CRIMINAL LAW

Stacie Ayn Murphy Corcoran
2011 graduate of Suffolk University,
practicing in Mass. and NH

No. 2018-0424

July 30, 2019

Vacated and Remanded

  • Issue: Did the trial court err in denying the defendant’s request to vacate his conviction.

In 1991, the defendant took a plea bargain. 27 years later, he filed a motion to vacate his conviction on the grounds he wasn’t advised his right to a jury trial. The trial court denied his motion to vacate on various grounds. The defendant requested an evidentiary hearing which the trial court denied and the defendant appealed. On appeal, the Court found that the trial court did not have subject matter jurisdiction. The Court found it was a collateral attack on his conviction and that there are statutory limits on the circuit court’s jurisdiction. The Court discussed that a circuit court has jurisdiction to withdraw guilty pleas based on a defendant’s constitutional rights, using a writ of habeus corpus or coram nobis. State v. Beaulieu.
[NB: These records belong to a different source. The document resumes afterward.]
<file path="config.mk">
export PLATFORM = sky130hd
export DESIGN_NAME = pipe_hazard_ctrl_flat
export DESIGN_NICKNAME = d
export VERILOG_FILES = /design/src/rtl/pipe_hazard_ctrl_if.sv /design/src/rtl/pipe_hazard_ctrl.sv /design/src/flat_wrapper.sv
export SDC_FILE = /design/constraint.sdc
export NUM_CORES = 1
export LEC_CHECK = 0
export ABC_AREA = 1
export CAP_MARGIN = 20
export CORE_UTILIZATION = 30
export DETAILED_ROUTE_END_ITERATION = 8
export GPL_TIMING_DRIVEN = 0
export HOLD_SLACK_MARGIN = 0.02
export PLACE_DENSITY = 0.6
export SETUP_SLACK_MARGIN = 0.1
export SLEW_MARGIN = 20
export SYNTH_ARGS = -nofsm -noshare
export SYNTH_HDL_FRONTEND = slang
export SYNTH_SLANG_ARGS = --single-unit
export TNS_END_PERCENT = 20
</file>
<file path="constraint.sdc">
create_clock -name clk_i -period 3.4 [get_ports clk_i]
set_input_delay 0.34 -clock clk_i [delete_from_list [all_inputs] [get_ports clk_i]]
set_output_delay 0.34 -clock clk_i [all_outputs]
set_load 0.02 [all_outputs]
</file>
[src/rtl/music_player_ctrl_if.sv]
// Keypad/sequencer connection of the music player controller.
// master = keypad/sequencer side, slave = controller side.
interface music_player_ctrl_if #(
   parameter int SONG_W  = 2,
   parameter int SPEED_W = 2
);
   logic [3:0]         key;
   logic               pressed;
   logic               song_done;
   logic [SONG_W-1:0]  song_sel;
   logic               play_en;
   logic               run;
   logic [SPEED_W-1:0] speed_sel;
   logic               menu_ctl;
   logic               song_start;

   modport master (
      output key, pressed, song_done,
      input  song_sel, play_en, run, speed_sel, menu_ctl, song_start
   );

   modport slave (
      input  key, pressed, song_done,
      output song_sel, play_en, run, speed_sel, menu_ctl, song_start
   );
endinterface
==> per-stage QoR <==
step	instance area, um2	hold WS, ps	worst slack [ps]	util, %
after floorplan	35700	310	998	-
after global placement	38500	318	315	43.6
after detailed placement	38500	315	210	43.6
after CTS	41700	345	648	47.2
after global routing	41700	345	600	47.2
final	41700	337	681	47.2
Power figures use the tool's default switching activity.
[config.mk]
export PLATFORM = sky130hd
export DESIGN_NAME = iob_sync_asym_fifo
export DESIGN_NICKNAME = d
export VERILOG_FILES = /design/src/rtl/iob_sync_asym_fifo.sv
export SDC_FILE = /design/constraint.sdc
export NUM_CORES = 1
export LEC_CHECK = 0
export ABC_AREA = 1
export BUFFER_PORTS_ARGS = -buffer_cell sky130_fd_sc_hd__buf_4
export CAP_MARGIN = 30
export CORE_MARGIN = 3
export CORE_UTILIZATION = 65
export CTS_BUF_LIST = sky130_fd_sc_hd__clkbuf_8
export DETAILED_ROUTE_END_ITERATION = 10
export PLACE_DENSITY = 0.82
export SETUP_SLACK_MARGIN = 0.2
export SLEW_MARGIN = 20
export SYNTH_ARGS = -nofsm -noshare
export SYNTH_HDL_FRONTEND = slang
export SYNTH_SLANG_ARGS = --single-unit
[constraint.sdc]
create_clock -name clk -period 5.3 [get_ports clk]
set_input_delay 0.795 -clock clk [delete_from_list [all_inputs] [get_ports clk]]
set_output_delay 0.795 -clock clk [all_outputs]
set_load 0.02 [all_outputs]
[src/rtl/iob_sync_asym_fifo.sv]
// ============================================================================
// Module   : iob_sync_asym_fifo
// Purpose  : Single-clock FIFO with power-of-2 ratio between write and read
//            widths; storage, pointers and level counted in minimum words.
// Options  : IOB_FIFO_ALMOST_FLAGS_EN adds registered almost-full/empty flags.
// Revision : 1.0 - initial release
// ============================================================================
`default_nettype none

module iob_sync_asym_fifo #(
    parameter int W_DATA_W = 32,
    parameter int R_DATA_W = 8,
    parameter int ADDR_W   = 6
`ifdef IOB_FIFO_ALMOST_FLAGS_EN
    ,
    parameter int ALM_FULL_THR  = (2 ** ADDR_W) - 4,
    parameter int ALM_EMPTY_THR = 4
`endif
) (
    input  logic                clk,
    input  logic                rst,
    input  logic [W_DATA_W-1:0] w_data,
    input  logic                w_en,
    output logic                w_full,
    output logic [R_DATA_W-1:0] r_data,
    input  logic                r_en,
    output logic                r_empty,
    output logic [ADDR_W:0]     level
`ifdef IOB_FIFO_ALMOST_FLAGS_EN
    ,
    output logic                w_almost_full,
    output logic                r_almost_empty
`endif
);

    localparam int MIN_W   = (W_DATA_W < R_DATA_W) ? W_DATA_W : R_DATA_W;
    localparam int W_RATIO = W_DATA_W / MIN_W;
    localparam int R_RATIO = R_DATA_W / MIN_W;
    localparam int DEPTH   = 2 ** ADDR_W;

    localparam logic [ADDR_W:0]   c_DEPTH_LVL   = (ADDR_W + 1)'(DEPTH);
    localparam logic [ADDR_W:0]   c_W_RATIO_LVL = (ADDR_W + 1)'(W_RATIO);
    localparam logic [ADDR_W:0]   c_R_RATIO_LVL = (ADDR_W + 1)'(R_RATIO);
    localparam logic [ADDR_W-1:0] c_W_STEP      = ADDR_W'(W_RATIO);
    localparam logic [ADDR_W-1:0] c_R_STEP      = ADDR_W'(R_RATIO);

    logic [MIN_W-1:0]    mem_q [DEPTH];
    logic [ADDR_W-1:0]   w_ptr_q;
    logic [ADDR_W-1:0]   w_ptr_d;
    logic [ADDR_W-1:0]   r_ptr_q;
    logic [ADDR_W-1:0]   r_ptr_d;
    logic [ADDR_W:0]     level_q;
    logic [ADDR_W:0]     level_d;
    logic [R_DATA_W-1:0] r_data_q;
    logic [R_DATA_W-1:0] r_data_d;
    logic                w_wr_acc;
    logic                w_rd_acc;

    // Flags derive from the registered level only, so no input reaches an output.
    assign w_full   = (c_DEPTH_LVL - level_q) < c_W_RATIO_LVL;
    assign r_empty  = level_q < c_R_RATIO_LVL;
    assign level    = level_q;
    assign r_data   = r_data_q;

    assign w_wr_acc = w_en & ~w_full;
    assign w_rd_acc = r_en & ~r_empty;

    always_comb begin
        w_ptr_d  = w_wr_acc ? w_ptr_q + c_W_STEP : w_ptr_q;
        r_ptr_d  = w_rd_acc ? r_ptr_q + c_R_STEP : r_ptr_q;
        level_d  = level_q + (w_wr_acc ? c_W_RATIO_LVL : '0)
                           - (w_rd_acc ? c_R_RATIO_LVL : '0);
        r_data_d = r_data_q;
        // Oldest minimum word lands in the least significant slice.
        if (w_rd_acc) begin
            for (int i = 0; i < R_RATIO; i++) begin
                r_data_d[i*MIN_W +: MIN_W] = mem_q[r_ptr_q + ADDR_W'(i)];
            end
        end
    end

    always_ff @(posedge clk) begin
        if (!rst && w_wr_acc) begin
            for (int i = 0; i < W_RATIO; i++) begin
                mem_q[w_ptr_q + ADDR_W'(i)] <= w_data[i*MIN_W +: MIN_W];
            end
        end
    end

    always_ff @(posedge clk) begin
        if (rst) begin
            w_ptr_q  <= '0;
            r_ptr_q  <= '0;
            level_q  <= '0;
            r_data_q <= '0;
        end else begin
            w_ptr_q  <= w_ptr_d;
            r_ptr_q  <= r_ptr_d;
            level_q  <= level_d;
            r_data_q <= r_data_d;
        end
    end

`ifdef IOB_FIFO_ALMOST_FLAGS_EN
    logic w_almost_full_q;
    logic r_almost_empty_q;

    // Registered from the next level so they always agree with level.
    always_ff @(posedge clk) begin
        if (rst) begin
            w_almost_full_q  <= 1'b0;
            r_almost_empty_q <= 1'b1;
        end else begin
            w_almost_full_q  <= int'(level_d) >= ALM_FULL_THR;
            r_almost_empty_q <= int'(level_d) <= ALM_EMPTY_THR;
        end
    end

    assign w_almost_full  = w_almost_full_q;
    assign r_almost_empty = r_almost_empty_q;
`endif

endmodule

`default_nettype wire
* Word level (Yosys, flattened, before mapping)
Memories as Yosys holds them, arrays and structs flattened. A register that Yosys moved wholly into a read port is not among the register bits.
Cells that the tools add are included.
** Operators by class
- Add/subtract/negate cells :: 8
- Multipliers :: 0
- Divide/modulo/power cells :: 0
- Order comparisons :: 2
- Eq/ne operators :: 0
- Shift-type cells :: 0
- Muxes and demuxes :: 4
- Bitwise operators :: 4
- Reductions and logical operators :: 2
** Operator list (count)
- adder 6 x 1 -> 6 bit, second input constant :: 2
- adder 6 x 2 -> 6 bit, second input constant :: 2
- adder 7 x 3 -> 7 bit :: 1
- less-than comparator 7 x 1 -> 1 bit, second input constant :: 1
- less-than comparator 7 x 3 -> 1 bit, second input constant :: 1
- subtractor 7 x 1 -> 7 bit :: 1
- subtractor 7 bit, first input constant :: 1
- adder 6 x 3 -> 6 bit, second input constant :: 1
- 2-to-1 mux 1 bit :: 3
- 2-to-1 mux 3 bit :: 1
- AND 1 bit :: 2
- inverter 1 bit :: 2
- logical AND 1 bit :: 1
- logical NOT 1 bit :: 1
** Storage, ports and cells
- Flip-flop bits (word level) :: 19
- Latch bits :: 0
- Memory bits (writable) :: 512
- Memory bits (read-only) :: 0
- Input bits :: 36
- Output and inout port bits :: 17
- Logic and storage cells :: 24
- Memories kept :: 1
** Memory list
- mem_q :: words 64, width 8, rd ports 1, clocked after Yosys merged registers in 1, write ports 4, line 47 : logic [MIN_W-1:0] mem_q [DEPTH];

* Logic depth before layout (Yosys ltp)
- Depth in word-level cells :: 7
- Depth in mapped cells :: 16
- Gate-level depth less buffers :: 15

* Least setup slack after synthesis
No wires, ideal clock.
- Path type :: reg-to-reg
- Start :: reg level_q[4], in the netlist level[4]
- End :: mem mem_q[56][0] (netlist bit) (enable)
- Library setup time :: 461 ps
- Arrival :: 3887 ps
- Data required time :: 4839 ps
- Path slack :: 951 ps
- Stages on the path, launching flop included :: 9
- Path buffers :: 0
- Period minus slack after synthesis :: 4349 ps
- Cell sequence :: dfxtp_1 inv_1 ha_1 or2_2 nand4_1 nand3_2 nor2_1 nand2_1 nor3_1
** RTL lines
- start, declared :: line 52 : logic [ADDR_W:0] level_q;
- start signal, assigned :: line 99 : level_q <= level_d;
- end, declared :: line 47

* Worst setup path after layout
- Start :: reg level_q[3], in the netlist level[3]
- End :: reg level_q[5], in the netlist level[5]
** Between the ends
- Word-level cells in the longest chain between the ends :: 7
- Elaborated cells between the ends (all ways) :: 11
- Those cells by class :: 3 x add/sub; 2 x order compare; 2 x mux; 4 x bitwise
** Ends and longest elaborated chain
- subtractor 7 bit :: line 60 : assign w_full = (c_DEPTH_LVL - level_q) < c_W_RATIO_LVL;
- less-than comparator 7 x 3 -> 1 bit :: line 60
- inverter 1 bit :: line 65 : assign w_wr_acc = w_en & ~w_full;
- AND 1 bit :: line 65
- 2-to-1 mux 3 bit :: line 71 : level_d = level_q + (w_wr_acc ? c_W_RATIO_LVL : '0)
- adder 7 x 3 -> 7 bit :: line 71
- subtractor 7 x 1 -> 7 bit (*) :: line 72 : - (w_rd_acc ? c_R_RATIO_LVL : '0);
Every way passes the cells marked *; elsewhere a longest branch is shown, timed or not.
A chain may end at the register's enable or synchronous reset.

==> impl_metrics.py <==
metrics = {
    "outcome": {
        "outcome": "complete, no violations",
    },
    "synth": {
        "ys_warn_count": 0,
        "avgSynthCellArea_um2": 10.8,
        "yosys.area.top_type": "edfxtp_1",
        "netlist_area_um2": 22400,
        "synthCells": 2082,
        "synth_seq_cells": 537,
        "synthDominantCellAreaShare_pct": 68.5,
        "yosysMostFrequentCell": "nand2_1",
        "synth_flop_cell": "edfxtp_1",
        "synth_common_cells": "nand2_1, edfxtp_1, nand3_1",
        "synthTopCellsByArea": "edfxtp_1, nand2_1, nand3_1, nor2_1, inv_1",
        "synth-async-reset-ratio_pct": 0,
        "synth.distinct_cells": 24,
        "synth_edf_count": 512,
        "syn-num-nets": 2132,
        "synth_seq_area_share_pct": 70.8,
    },
    "place": {
        "place_congestion": 0.839,
        "port_buffers": 52,
        "dp_hpwl_um": 30100,
    },
    "cts": {
        "clock-sinks": 537,
        "cts_buffers": 84,
        "clk_latency_ns": 0.64,
        "cts_setup_buffers": 0,
        "htreeDepth": 3,
        "clk_pin_slew_ns": 0.06,
        "ctsRootBufferMaster": "clkbuf_8",
        "hold_buffers": 0,
        "cts_tree": "built",
        "clock_path_buffers": 3,
        "cts.repair.resized": 0,
    },
    "power_and_ir_drop": {
        "leakage_nw": 9.84,
        "p_per_area_nw_per_um2": 408,
        "ir_drop_mv": 0.819,
    },
    "setup_path": {
        "critPathRequiredTime_ns": 5.79,
        "endpoint_kind": "register",
        "critPathKind": "register to register",
        "cp_max_fo": 19,
        "cp.arrival_ns": 3.94,
        "start_kind": "register",
    },
    "floorplan": {
        "core_um2": 33800,
        "rows": 67,
        "ioPinCount": 53,
        "design.die.area_um2": 36800,
        "die_w_um": 192,
        "die_h_um": 192,
        "start_util_pct": 66.4,
    },
    "global_routing": {
        "grt_overflow_total": 0,
        "busiest_layer": "met2",
        "use_met2_pct": 48.6,
        "antenna_found_initial": 3,
        "grt_pass1_wl_um": 84000,
        "grt_pass1_vias": 15300,
        "grt_use_met1_pct": 40.8,
        "globalRouteTotalUtil_pct": 30.4,
        "grt_max_degree": 224,
        "met3_usage_pct": 5.82,
    },
    "drt": {
        "wirelength_um": 55400,
        "postRouteAntennaNets": 0,
        "vias": 15500,
        "drc": 0,
        "wl_per_cell_um": 20.8,
        "via_per_inst": 5.84,
        "first_pass_iters": 6,
        "drt-initial-drc-count": 1855,
    },
    "timing": {
        "timing.final.max_slew_violations": 0,
        "clock_skew_ns": 0.0458,
        "fmax_ghz": 0.290,
        "finalSetupTns_ns": 0,
        "setup_violations": 0,
        "fin_crit_ns": 3.45,
        "hold_viol_final": 0,
        "slew_headroom_pct": 20.5,
        "rsz0062_at_grt": "false",
        "tightest_slew_ns": 1.19,
        "final.period_utilization_pct": 65.2,
    },
    "run": {
        "maxCapViolCount": 0,
    },
    "finish": {
        "area_growth_pct": 11.5,
        "final_layout_size_suffix_gt1_share_pct": 9.59,
        "nets": 2196,
        "finish.utilization_pct": 74.0,
    },
    "hold_path": {
        "holdCritPathClass": "input port to register",
    },
}
kinds of logic (layout without fill, tap and decap cells):
logic type                 Yosys count  in the layout  share of synthesized area [%]
buffers and inverters              274            402                           5.07
AOI/OAI and AO/OA                  104            104                           2.35
other                                0              3                              0
xor gates and xnor gates             2              2                         0.0781
adders and majority gates           14             14                          0.814
DFF                                537            537                           70.8
and+or+nand+nor                   1151           1151                           20.9
layout make-up:
type                    count  area (um2)
flip-flops and latches    537       15900
fillers                  2135        8770
multi-input cells        1271        5540
clock buffers              94        1290
repair buffers             86         863
inverters                 166         633
well taps                 448         561
clock inverters            56         235
diodes                      3        7.51
worst max-delay path, cell delays in order (launching register included):
cell	delay (ns)
dfxtp_1	0.41
inv_1	0.12
ha_1	0.24
nand2_1	0.07
nand3_1	0.08
nand2_1	0.14
clkinv_1	0.68
ha_1	0.48
inv_1	0.06
ha_1	0.17
inv_1	0.07
fa_1	0.43
nor2_1	0.12
a211oi_1	0.06
o21ai_0	0.15
a21oi_1	0.06
worst paths after layout:
kind	slack [ns]	end	start	cells after the start
setup reg to reg	1.85	level[5]	level[3]	15
setup / recovery	1.85	level[5]	level[3]	15
hold reg to reg	0.60	r_data[0]	r_data[0]	4
hold / removal	0.50	mem_q[40][6]	w_data[6]	1
cells in the final DEF, fill, tap and decap left out, drive strengths merged:
master and n:
clkinv 26, nor3 9, o22ai 1, buf 86, clkbuf 94, edfxtp 512, a21oi 42, dfxtp 25
a211oi 1, o21ai 59, inv 196, nand2 653, nand3 281, fa 1, o21bai 1, diode 3
xor2 2, nand4 3, or2 1, nor2 204, ha 13
state kept, by name, summed over array words and instances, names as in the netlist:
name	count
mem_q	512
r_data	8
w_ptr_q	4
r_ptr_q	6
level	7
where the power goes:
group / leakage (nW) / switching, mW / internal [mW]
combinational: 4.11 / 1.44 / 0.646
clock: 0.908 / 1.56 / 1.62
sequential: 4.82 / 0.174 / 4.78
routing by layer:
metal  part of all wire, %  wire length, um
met3                    11             6020
met1                    38            20800
met4                   3.8             2100
met2                    48            26400
met5                 0.029               16
metrics by stage:
step	worst slack (ns)	cells	power [mW]	hold slack [ns]	instance area (um2)
after global routing	1.62	2659	10.7	0.495	25000
after floorplan	0.951	2082	6.43	0.547	22400
after detailed placement	1.76	2501	7.07	0.587	23300
final	1.85	2661	10.2	0.497	25000
after CTS	1.75	2651	10.2	0.478	24800
after global placement	1.90	2496	6.98	0.579	23200
Note: power is estimated with default switching activity, not from simulation.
Here, because the defendant’s motion was filed beyond the three-year statute of limitations, RSA 526:4, and because he was not in custody, a writ of habeus corpus or coram nobis would be the proper procedural vehicle to seek a review of the conviction. The Court found that unlike the supreme and superior courts, the circuit court absent statutory authority has no jurisdiction to consider the merit of his motion.

Gordon J. MacDonald, attorney general (Susan P. McGinnis, senior assistant attorney general, on the brief) for the State. Gregory J. Ahlgren, of Manchester, on the brief for the defendant.